Her challah, which was her mother’s challah before her, was the very best challah anyone has ever tasted, and after she died, I made up my mind to master her recipe, which my mom’s cousin had managed to capture after years of observation. I made four loaves for the Friendsgiving meal Dame Margaret and I will be enjoying with our families & special fronds from Overdue, Appointment Television, and The Unfriendly Black Hotties this weekend. I can’t think of a better thing to share -- during this hateful week of increasingly strict Homeland Security directives, the eviction of water protectors at Standing Rock, and abrogation of the rights of trans students -- than her recipe, as a giant hug & kiss to you all, and an equally giant, Johnny Cash Live At San Quentin-style middle finger extended in the direction of those who would tell you you’re less than in any way. Baking is love & community & resistance. Hang in there, loves.
Bubbe Zelda’s Challah
(When stale, this challah makes outrageously delicious French Toast and is a perfect balance of fluffiness & sturdiness for all your bread pudding needs.)

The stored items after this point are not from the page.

## src/rtl/spi_pkg.sv

```systemverilog
// Shared types and helpers for the SPI slave.
package spi_pkg;

  typedef enum logic [0:0] {
    IDLE,
    ACTIVE
  } spi_state_e;

  // Which sck transitions (rising or falling) sample mosi and shift miso.
  typedef struct packed {
    logic sample_rise;
    logic shift_rise;
  } spi_edge_pol_t;

  // Modes 0 and 3 sample on the rising edge; modes 1 and 2 on the falling edge.
  function automatic spi_edge_pol_t edge_pol(input logic cpol, input logic cpha);
    spi_edge_pol_t pol;
    pol.sample_rise = ~(cpol ^ cpha);
    pol.shift_rise  = cpol ^ cpha;
    return pol;
  endfunction

  // Every bit of a word sent when the TX holding register is empty.
  localparam logic UNDERRUN_FILL_BIT = 1'b1;

endpackage

```

## src/rtl/spi_sync_edge.sv

```systemverilog
// Synchronises the SPI pins into clk and detects sck and ss transitions.
module spi_sync_edge #(
  parameter int unsigned SYNC_STAGES = 2,
  parameter bit          CPOL        = 1'b0
) (
  input  logic clk,
  input  logic rst,
  input  logic ss,
  input  logic sck,
  input  logic mosi,
  output logic ss_sync,
  output logic mosi_sync,
  output logic lead_edge,
  output logic trail_edge,
  output logic ss_fall,
  output logic ss_rise
);

  logic [SYNC_STAGES-1:0] ss_q;
  logic [SYNC_STAGES-1:0] sck_q;
  logic [SYNC_STAGES-1:0] mosi_q;
  logic                   ss_h_q;
  logic                   sck_h_q;
  logic                   sck_sync;

  // Synchroniser chains plus one history flop each for ss and sck; reset to idle pin levels.
  always_ff @(posedge clk or posedge rst) begin
    if (rst) begin
      ss_q    <= '1;
      sck_q   <= {SYNC_STAGES{CPOL}};
      mosi_q  <= '0;
      ss_h_q  <= 1'b1;
      sck_h_q <= CPOL;
    end else begin
      ss_q    <= {ss_q[SYNC_STAGES-2:0], ss};
      sck_q   <= {sck_q[SYNC_STAGES-2:0], sck};
      mosi_q  <= {mosi_q[SYNC_STAGES-2:0], mosi};
      ss_h_q  <= ss_sync;
      sck_h_q <= sck_sync;
    end
  end

  // Edge pulses relative to the idle level of sck.
  always_comb begin
    ss_sync    = ss_q[SYNC_STAGES-1];
    sck_sync   = sck_q[SYNC_STAGES-1];
    mosi_sync  = mosi_q[SYNC_STAGES-1];
    lead_edge  = (sck_sync != CPOL) && (sck_h_q == CPOL);
    trail_edge = (sck_sync == CPOL) && (sck_h_q != CPOL);
    ss_fall    = ss_h_q & ~ss_sync;
    ss_rise    = ~ss_h_q & ss_sync;
  end

endmodule

```

## src/rtl/spi_slave_mode.sv

```systemverilog
// SPI slave for all four CPOL/CPHA modes with TX holding register and RX valid/ready output.
module spi_slave_mode
  import spi_pkg::*;
#(
  parameter int unsigned DATA_WIDTH    = 16,
  parameter int unsigned BIT_CNT_WIDTH = 4,
  parameter bit          CPOL          = 1'b0,
  parameter bit          CPHA          = 1'b0,
  parameter bit          MSB_FIRST     = 1'b1,
  parameter int unsigned SYNC_STAGES   = 2
) (
  input  logic                  clk,
  input  logic                  rst,
  input  logic                  ss,
  input  logic                  sck,
  input  logic                  mosi,
  output logic                  miso,
  output logic                  miso_oe,
  input  logic [DATA_WIDTH-1:0] tx_data,
  input  logic                  tx_valid,
  output logic                  tx_ready,
  output logic [DATA_WIDTH-1:0] rx_data,
  output logic                  rx_valid,
  input  logic                  rx_ready,
  output logic                  busy,
  output logic                  overrun,
  output logic                  underrun
);

  if (BIT_CNT_WIDTH != $clog2(DATA_WIDTH)) begin : g_bad_cnt_width
    $error("BIT_CNT_WIDTH must equal $clog2(DATA_WIDTH)");
  end
  if (DATA_WIDTH < 2) begin : g_bad_data_width
    $error("DATA_WIDTH must be at least 2");
  end
  if (SYNC_STAGES < 2) begin : g_bad_sync_stages
    $error("SYNC_STAGES must be at least 2");
  end

  localparam spi_edge_pol_t             EdgePol  = edge_pol(CPOL, CPHA);
  localparam logic [DATA_WIDTH-1:0]     FillWord = {DATA_WIDTH{UNDERRUN_FILL_BIT}};
  localparam logic [BIT_CNT_WIDTH-1:0]  LastBit  = BIT_CNT_WIDTH'(DATA_WIDTH - 1);

  logic ss_sync, mosi_sync, lead_edge, trail_edge, ss_fall, ss_rise;

  spi_sync_edge #(
    .SYNC_STAGES (SYNC_STAGES),
    .CPOL        (CPOL)
  ) u_sync (
    .clk        (clk),
    .rst        (rst),
    .ss         (ss),
    .sck        (sck),
    .mosi       (mosi),
    .ss_sync    (ss_sync),
    .mosi_sync  (mosi_sync),
    .lead_edge  (lead_edge),
    .trail_edge (trail_edge),
    .ss_fall    (ss_fall),
    .ss_rise    (ss_rise)
  );

  spi_state_e               state_q;
  logic [BIT_CNT_WIDTH-1:0] bit_cnt_q;
  logic [DATA_WIDTH-1:0]    tx_shift_q;
  logic [DATA_WIDTH-1:0]    tx_hold_q;
  logic [DATA_WIDTH-1:0]    rx_shift_q;
  // Set when a CPHA=0 word was loaded mid-burst: its first bit is already on miso, so the
  // trailing edge of the previous word's last bit must not advance the shifter.
  logic                     skip_q;

  logic                  sck_rise, sck_fall, sample_edge, shift_edge;
  logic                  do_sample, do_shift, last_bit, frame_start, mid_load, load_word, tx_hs;
  logic [DATA_WIDTH-1:0] load_val, load_rest, tx_rest, rx_next;
  logic                  load_first, tx_first;

  // Edge selection and next-word datapath.
  always_comb begin
    sck_rise    = CPOL ? trail_edge : lead_edge;
    sck_fall    = CPOL ? lead_edge : trail_edge;
    sample_edge = EdgePol.sample_rise ? sck_rise : sck_fall;
    shift_edge  = EdgePol.shift_rise ? sck_rise : sck_fall;

    do_sample   = (state_q == ACTIVE) && !ss_sync && sample_edge;
    do_shift    = (state_q == ACTIVE) && !ss_sync && shift_edge;
    last_bit    = (bit_cnt_q == LastBit);
    frame_start = (state_q == IDLE) && ss_fall;
    mid_load    = do_sample && last_bit;
    load_word   = frame_start || mid_load;
    tx_hs       = tx_valid && tx_ready;

    // tx_ready high means the holding register is empty.
    load_val    = tx_ready ? FillWord : tx_hold_q;
    load_first  = MSB_FIRST ? load_val[DATA_WIDTH-1] : load_val[0];
    load_rest   = MSB_FIRST ? {load_val[DATA_WIDTH-2:0], 1'b1} : {1'b1, load_val[DATA_WIDTH-1:1]};
    tx_first    = MSB_FIRST ? tx_shift_q[DATA_WIDTH-1] : tx_shift_q[0];
    tx_rest     = MSB_FIRST ? {tx_shift_q[DATA_WIDTH-2:0], 1'b1}
                            : {1'b1, tx_shift_q[DATA_WIDTH-1:1]};
    rx_next     = MSB_FIRST ? {rx_shift_q[DATA_WIDTH-2:0], mosi_sync}
                            : {mosi_sync, rx_shift_q[DATA_WIDTH-1:1]};
  end

  // Frame FSM, shifters, handshakes and registered outputs.
  always_ff @(posedge clk or posedge rst) begin
    if (rst) begin
      state_q    <= IDLE;
      bit_cnt_q  <= '0;
      tx_shift_q <= '0;
      tx_hold_q  <= '0;
      rx_shift_q <= '0;
      skip_q     <= 1'b0;
      miso       <= 1'b1;
      miso_oe    <= 1'b0;
      tx_ready   <= 1'b1;
      rx_data    <= '0;
      rx_valid   <= 1'b0;
      busy       <= 1'b0;
      overrun    <= 1'b0;
      underrun   <= 1'b0;
    end else begin
      overrun  <= 1'b0;
      underrun <= 1'b0;

      if (rx_valid && rx_ready) begin
        rx_valid <= 1'b0;
      end

      if (load_word) begin
        underrun <= tx_ready;
        tx_ready <= 1'b1;
        if (!CPHA) begin
          miso       <= load_first;
          tx_shift_q <= load_rest;
          skip_q     <= mid_load;
        end else begin
          tx_shift_q <= load_val;
        end
      end

      // Placed after the load so a same-cycle handshake leaves the register full.
      if (tx_hs) begin
        tx_hold_q <= tx_data;
        tx_ready  <= 1'b0;
      end

      unique case (state_q)
        IDLE: begin
          if (ss_fall) begin
            state_q    <= ACTIVE;
            bit_cnt_q  <= '0;
            rx_shift_q <= '0;
            busy       <= 1'b1;
            miso_oe    <= 1'b1;
          end
        end
        ACTIVE: begin
          if (ss_rise) begin
            state_q   <= IDLE;
            bit_cnt_q <= '0;
            skip_q    <= 1'b0;
            miso      <= 1'b1;
            miso_oe   <= 1'b0;
            busy      <= 1'b0;
          end else begin
            if (do_shift) begin
              if (skip_q) begin
                skip_q <= 1'b0;
              end else begin
                miso       <= tx_first;
                tx_shift_q <= tx_rest;
              end
            end
            if (do_sample) begin
              rx_shift_q <= rx_next;
              bit_cnt_q  <= last_bit ? '0 : bit_cnt_q + BIT_CNT_WIDTH'(1);
              if (last_bit) begin
                rx_data  <= rx_next;
                rx_valid <= 1'b1;
                overrun  <= rx_valid && !rx_ready;
              end
            end
          end
        end
        default: state_q <= IDLE;
      endcase
    end
  end

endmodule

```

## config.mk

```make
export PLATFORM = sky130hd
export DESIGN_NAME = spi_slave_mode
export DESIGN_NICKNAME = d
export VERILOG_FILES = /design/src/rtl/spi_pkg.sv /design/src/rtl/spi_sync_edge.sv /design/src/rtl/spi_slave_mode.sv
export SDC_FILE = /design/constraint.sdc
export NUM_CORES = 1
export LEC_CHECK = 0
export BUFFER_PORTS_ARGS = -buffer_cell sky130_fd_sc_hd__buf_2
export CAP_MARGIN = 20
export CORE_ASPECT_RATIO = 1.25
export CORE_MARGIN = 1.5
export CORE_UTILIZATION = 57
export DETAILED_ROUTE_END_ITERATION = 12
export GPL_ROUTABILITY_DRIVEN = 1
export PLACE_DENSITY_LB_ADDON = 0.12
export SLEW_MARGIN = 20
export SYNTH_ARGS = -nofsm -noshare
export SYNTH_HDL_FRONTEND = slang
export SYNTH_HIERARCHICAL = 1
export SYNTH_SLANG_ARGS = --single-unit
```

## constraint.sdc

```tcl
create_clock -name clk -period 2.3 [get_ports clk]
set_input_delay 0.23 -clock clk [delete_from_list [all_inputs] [get_ports clk]]
set_output_delay 0.23 -clock clk [all_outputs]
set_load 0.02 [all_outputs]
```

After elaboration in Yosys (flattened, before gate mapping)
Cells that the tools add are included.
Widths: inputs -> output; s select.
{"block": "word_totals", "inputBits": 23, "ff_bits": 83, "wordCells": 94, "out_inout_bits": 23}
{"block": "op_classes", "n_eq_ne": 6, "bitwise_logic": 8, "n_addsub": 1, "n_reduce_logical": 18, "muxes": 43}
{"op": "$mux 16", "count": 6}
{"op": "$mux 15", "count": 3}
{"op": "$pmux 15 s2", "count": 1}
{"op": "$mux 1", "count": 26}
{"op": "$mux 4", "count": 4}
{"op": "$logic_and 1x1->1", "count": 10}
{"op": "$pmux 4 s2", "count": 1}
{"op": "$ne 2x2->1 const B", "count": 3}
{"op": "$not 1->1", "count": 6}
{"op": "$add 4x1->4 const B", "count": 1}
{"op": "$eq 4x4->1 const B", "count": 1}
{"op": "$pmux 1 s2", "count": 2}
{"op": "$reduce_and 2->1", "count": 2}
{"op": "$reduce_and 4->1", "count": 1}
{"op": "$ne 3x2->1 const B", "count": 1}
{"op": "$reduce_and 3->1", "count": 1}
{"op": "$and 1x1->1", "count": 2}
{"op": "$logic_not 1->1", "count": 2}
{"op": "$ne 2x1->1 const B", "count": 1}
{"op": "$reduce_bool 2->1", "count": 1}
{"op": "$logic_or 1x1->1", "count": 1}

Depth between registers and ports, before layout
Gate-level depths: netlist (run 1).
{"block": "depth", "depth_word": 10, "ltp_mapped": 7}

Modules after synthesis
Netlist (run 1), hierarchy kept.
{"module": "spi_slave_mode", "n_inst": 1, "area_each_um2": 3169.3, "cells_each": 282}
{"module": "spi_sync_edge", "n_inst": 1, "area_each_um2": 242.7, "cells_each": 13}

Least setup slack after synthesis (run 1)
Ideal clock, no wire load.
{"block": "synth_timing", "path_kind": "register -> register", "start": "reg u_sync.sck_h_q", "end": "reg rx_data[0]", "period_less_slack_ns": 1.740, "arrival_time_ns": 1.613, "setup_ns": 0.127, "stages_incl_launch_ff": 8, "slack_ns": 0.560, "cell_sequence": "dfrtp_1 and2b_2 nand3b_2 or2_1 buf_2 nor2_8 buf_8 mux2_1"}
{"block": "synth_between", "elab_chain_cells": 4}
{"item": "start: declaration", "line_no": "spi_sync_edge.sv:23", "rtl": "logic sck_h_q;"}
{"item": "start signal: assignment", "line_no": "spi_sync_edge.sv:39", "rtl": "sck_h_q <= sck_sync;"}
{"item": "$not 1->1", "line_no": "spi_sync_edge.sv:48", "rtl": "lead_edge = (sck_sync != CPOL) && (sck_h_q == CPOL);"}
{"item": "$logic_and 1x1->1", "line_no": "spi_sync_edge.sv:48"}
{"item": "net lead_edge", "line_no": "spi_slave_mode.sv:44", "rtl": "logic ss_sync, mosi_sync, lead_edge, trail_edge, ss_fall, ss_rise;"}
{"item": "$logic_and 1x1->1", "line_no": "spi_slave_mode.sv:84", "rtl": "do_sample = (state_q == ACTIVE) && !ss_sync && sample_edge;"}
{"item": "$reduce_and 4->1 (no line)"}
{"item": "end signal: assignment", "line_no": "spi_slave_mode.sv:177", "rtl": "rx_data <= rx_next;"}
{"item": "end: declaration", "line_no": "spi_slave_mode.sv:22", "rtl": "output logic [DATA_WIDTH-1:0] rx_data,"}
The timed path passes the listed nets, and every way through them passes these cells.
A chain may end at the register's enable or synchronous reset.

Worst setup path after layout (run 1)
{"block": "layout_timing", "start": "reg bit_cnt_q[0]", "end": "reg miso"}
{"block": "layout_between", "elab_chain_cells": 8}
{"item": "start: declaration", "line_no": "spi_slave_mode.sv:64", "rtl": "logic [BIT_CNT_WIDTH-1:0] bit_cnt_q;"}
{"item": "start signal: assignment", "line_no": "spi_slave_mode.sv:175", "rtl": "bit_cnt_q <= last_bit ? '0 : bit_cnt_q + BIT_CNT_WIDTH'(1);"}
{"item": "$eq 4x4->1 (*)", "line_no": "spi_slave_mode.sv:86", "rtl": "last_bit = (bit_cnt_q == LastBit);"}
{"item": "$logic_and 1x1->1 (*)", "line_no": "spi_slave_mode.sv:88", "rtl": "mid_load = do_sample && last_bit;"}
{"item": "$logic_or 1x1->1 (*)", "line_no": "spi_slave_mode.sv:89", "rtl": "load_word = frame_start || mid_load;"}
{"item": "$mux 1 (*)", "line_no": "spi_slave_mode.sv:128", "rtl": "if (load_word) begin"}
{"item": "$mux 1", "line_no": "spi_slave_mode.sv:166", "rtl": "if (skip_q) begin"}
{"item": "$mux 1", "line_no": "spi_slave_mode.sv:165", "rtl": "if (do_shift) begin"}
{"item": "$mux 1", "line_no": "spi_slave_mode.sv:157", "rtl": "if (ss_rise) begin"}
{"item": "$mux 1 (*)", "line_no": "spi_slave_mode.sv:146", "rtl": "unique case (state_q)"}
{"item": "end signal: assignment", "line_no": "spi_slave_mode.sv:132", "rtl": "miso <= load_first;"}
{"item": "end signal: assignment", "line_no": "spi_slave_mode.sv:169", "rtl": "miso <= tx_first;"}
{"item": "end: declaration", "line_no": "spi_slave_mode.sv:17", "rtl": "output logic miso,"}
Mark *: on every way between the ends. The rest lies on a longest branch, timed or not.

==> flow_summary.json, run 1 <==
{
  "ys_ff_latch": 83,
  "min_period_over_period_pct": 85.8,
  "fin_tns_setup_ns": 0,
  "clock_skew_ns": 0.0107,
  "synth_edf_count": 0,
  "cts-root-buf": "clkbuf_8",
  "synth_most_common_cell": "dfrtp_1",
  "grt_usage_pct": 21.4,
  "die_area_um2": 6460,
  "max_cap_viol_count": 0,
  "maxSlewHeadroom_pct": 49.1,
  "ctsResizeCount": 0,
  "worst_setup_path_end_kind": "flip-flop",
  "synthArstFlopShare_pct": 100,
  "nets": 369,
  "tightest_slew_ns": 0.762,
  "cts_hold_buf": 4,
  "place_hpwl_um": 4000,
  "r2r_slack_ns": 0.33,
  "start_util_pct": 59.0,
  "worstPathMaxFanout": 18,
  "rows": 31,
  "dp_slack_ns": 0.344,
  "peakVddDrop_mv": 0.535,
  "grt_max_degree": 76,
  "grt_setup_unrepaired": "false",
  "syn_inst": 295,
  "r2r-end": "miso",
  "hp-start": "rx_ready",
  "outcome": "finished clean",
  "synth_flop_cell": "dfrtp_1",
  "overflow": 0,
  "ios": 46,
  "die_width_um": 72.2,
  "nFillCells": 424,
  "avgSynthCellArea_um2": 11.6,
  "yosysTopAreaCell": "dfrtp_1",
  "die-height_um": 89.5,
  "cts_buffers": 9,
  "antenna_found_initial": 0,
  "synth_nets": 319,
  "diodes": 0,
  "grt_pass1_vias": 2314,
  "gp_congestion": 0.786,
  "clk_latency_ns": 0.35,
  "synth_top_cell_area_share_pct": 57.2,
  "met3_usage_pct": 5.75,
  "drt-pass1-iter-count": 4,
  "setup_ws_ns": 0.327,
  "max_freq_mhz": 507,
  "seq_area_frac_synth_pct": 61.1,
  "grt_most_used_layer": "met2",
  "power_uw": 3740,
  "ant_nets": 0,
  "grt_pass1_wl_um": 10400,
  "power_density_nw_per_um2": 949,
  "io_buffers": 45,
  "setup_viol": 0,
  "core_area_um2": 5780,
  "worstHoldPathType": "in -> reg",
  "finalHoldViolCount": 0,
  "htree_levels": 3,
  "yosys-top-cells-area": "dfrtp_1 (57%), mux2_2 (7.3%), nand2_1 (4.3%)",
  "synth_cell_types": 41,
  "grtUsageMet1_pct": 25.8,
  "cts_tree": "yes",
  "drtIter0Drc": 157,
  "whs_path_depth": 2,
  "yosys-top-cells-count": "dfrtp_1 (78), nand2_1 (39), mux2_2 (22)",
  "synthToLayoutAreaGrowth_pct": 15.4,
  "crit_type": "reg -> reg",
  "timing.hold.ws_ns": 0.0629,
  "yosys_warnings": 6,
  "arrival_ns": 2.25,
  "whs_endpoint": "overrun",
  "cts.clk_slew.worst_paths_ns": 0.08,
  "drc_errors": 0,
  "critPathLaunchType": "flip-flop",
  "cts_sinks": 83,
  "rr_worst_depth": 6,
  "post-cts-setup-buffers": 0,
  "drt-wirelength-per-cell_um": 14.7,
  "drive_gt1_share_pct": 30.6,
  "syn_area_um2": 3410,
  "routed_via_density": 5.51,
  "power.leakage_uw": 0.00187,
  "routed_wirelength_um": 6110,
  "drv_slew": 0,
  "worstReg2RegStart": "bit_cnt_q[0]",
  "period_minus_slack_ns": 1.97,
  "worstPathRequired_ns": 2.57,
  "vias": 2293,
  "grt_use_met2_pct": 36.4,
  "clockBufferDepth": 2
}
-- sequential cells by signal, summed over array words and instances (netlist names), 2 cells and up --
| register | count |
|---|---|
| rx_data | 16 |
| tx_hold_q | 16 |
| tx_shift_q | 16 |
| rx_shift_q | 15 |
| bit_cnt_q | 4 |
| u_sync/mosi_q | 2 |
| u_sync/sck_q | 2 |
| u_sync/ss_q | 2 |
-- final cells by class --
type	instances	area [um^2]	share of cell area, %
clock inverter	6	65.1	1.65
tap	66	82.6	2.10
multi-input combinational	185	1210	30.7
clock buffer	10	128	3.24
timing repair buffer	57	338	8.58
inverter	9	33.8	0.858
sequential	83	2080	52.9
-- layer usage --
metal / vias up / part of all wire [%]
met4: 0 / 1.5
met3: 10 / 3.8
li1: 1121 / -
met2: 41 / 50
met1: 1121 / 45
met5: - / 0
-- worst max path at each step --
stage / from / to / slack (ns)
3_5_place_dp: u_sync/sck_h_q / miso / 0.34
3_3_place_gp: u_sync/sck_h_q / miso / 0.41
2_1_floorplan: rst / bit_cnt_q[0] / 0.16
5_1_grt: bit_cnt_q[0] / miso / 0.09
4_1_cts: u_sync/sck_h_q / miso / 0.33
6_report: bit_cnt_q[0] / miso / 0.33
-- cell usage in the layout, fill, tap and decap left out, drive strengths merged, types with 10 or more instances in the layout --
cell type and count:
a21oi 16, nand2 39, o31ai 14, mux2 32, clkbuf 10, inv 11, dfrtp 78, or3 15
buf 53, nor2 21, o21ai 20
-- kinds of logic after synthesis --
| kind of cell | count (synthesis) | share of synthesized area (%) |
|---|---|---|
| simple gates | 93 | 13.7 |
| flops | 83 | 61.1 |
| compound gates | 57 | 10.1 |
| mux | 33 | 10.9 |
| buf+inv | 27 | 3.63 |
| xor+xnor | 1 | 0.257 |
| fa+ha+maj | 1 | 0.367 |
-- stage by stage --
step	area [um^2]	util, %	instances
finish	3940	68.2	416
global route	3940	68.2	416
CTS	3940	68.2	416
detailed placement	3710	64.1	396
global placement	3710	64.1	396
floorplan	3410	-	295
-- power by group --
part | switching, uW | leakage (uW) | total (uW) | internal [uW]
Sequential | 180 | 0.00103 | 1970 | 1790
Combinational | 375 | 0.000740 | 744 | 369
Clock | 519 | 0.0000971 | 1020 | 506
Total | 1070 | 0.00187 | 3740 | 2660
-- worst max-delay path: stages (launching register included) --
cell	delay [ns]
dfrtp_1	0.39
ha_1	0.20
nand3_1	0.13
o21ai_2	0.52
buf_4	0.34
mux2i_1	0.21
a32oi_1	0.11
Power figures use the tool's default switching activity.
==> inputs of run 2 (changes only) <==
Settings changed: RECOVER_POWER from default to 100.
==> run 2 against run 1 <==
Register-to-register slack worse by 0.05 ns; global-route usage did not move; non-clock buffer count is the same; fmax decreased by 2.2%; final area decreased by 1.6%; combinational power fell by 2.8%; flip-flop and latch count stayed put; critical path type unchanged; largest power group unchanged.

(The metric measurements below are based on online converters, so proceed with caution if you are a metric baker!)
Ingredients for 4 loaves:
10 cups all-purpose flour, sifted (1280 g)
2 packets of dried yeast
½ c sugar (100g)
1 T salt (12 g)
2 ¾ c lukewarm water (650 mL)
4 eggs, beaten, plus one more for brushing the tops of the loaves
⅞ c oil (210 mL) - I use half canola oil, half extra virgin olive oil
Ancillary things: cooking spray, extra flour for kneading, poppy seeds (optional, but lovely)
Materials you’ll need:
Stand mixer with dough hook - I’ve never made this recipe with a hand mixer, though theoretically you could if the motor is very strong & you don’t mind doing a solid 10 minutes of hand-kneading once the dough comes together.
Large mixing bowl
Measuring cups for dry ingredients
4-cup measuring cup
Food scale (you can eyeball the size of your dough pieces, though a scale will help ensure more even sizes)
(Optional: if you’re concerned about the freshness of the yeast, you can proof it with a bit of the warm water and a teaspoon of the sugar.)
Sift the flour, dried yeast, sugar and salt into a big (seriously big) mixing bowl.
With the mixer on low, incorporate the wet ingredients. Once mixed in, turn the mixer speed up to medium-high and let ‘er rip for 5 minutes - the dough will go from being a bit of a mess to being a silky, elastic ball of goodness.
Turn the dough out onto a floured surface & knead for another couple of minutes, rinse out the mixing bowl & spray with a light coating of cooking spray. Put the dough back in the bowl and cover with plastic wrap. Leave it in a warm place to rise til it’s doubled in size (check after 30 mins).
Punch the dough down & knead again, then put back in the bowl to rise again while you preheat the oven to 350 F / 170 C.
Grease your loaf pans.
Turn the risen dough out onto your floured surface, punch it down and cut into 4 equal pieces. Cut each of the four loaf-balls into 3 equal pieces, squishing each one into longish snakes. Braid the snakes & gently place them into your loaf pans. Cover the pans with a tea towel or plastic wrap & let rise to about ¾ of the way up the pans.
Brush the tops with the beaten egg & sprinkle with poppy seeds. Bake for 30-40 minutes - the tops will be a lovely golden brown.
By this time, your house will have filled with the most wonderful, mouth-watering aroma, and a crowd of eager tasters will have assembled in your kitchen. Serve the challah to your salivating masses of friends & family, and let the well-earned compliments roll in.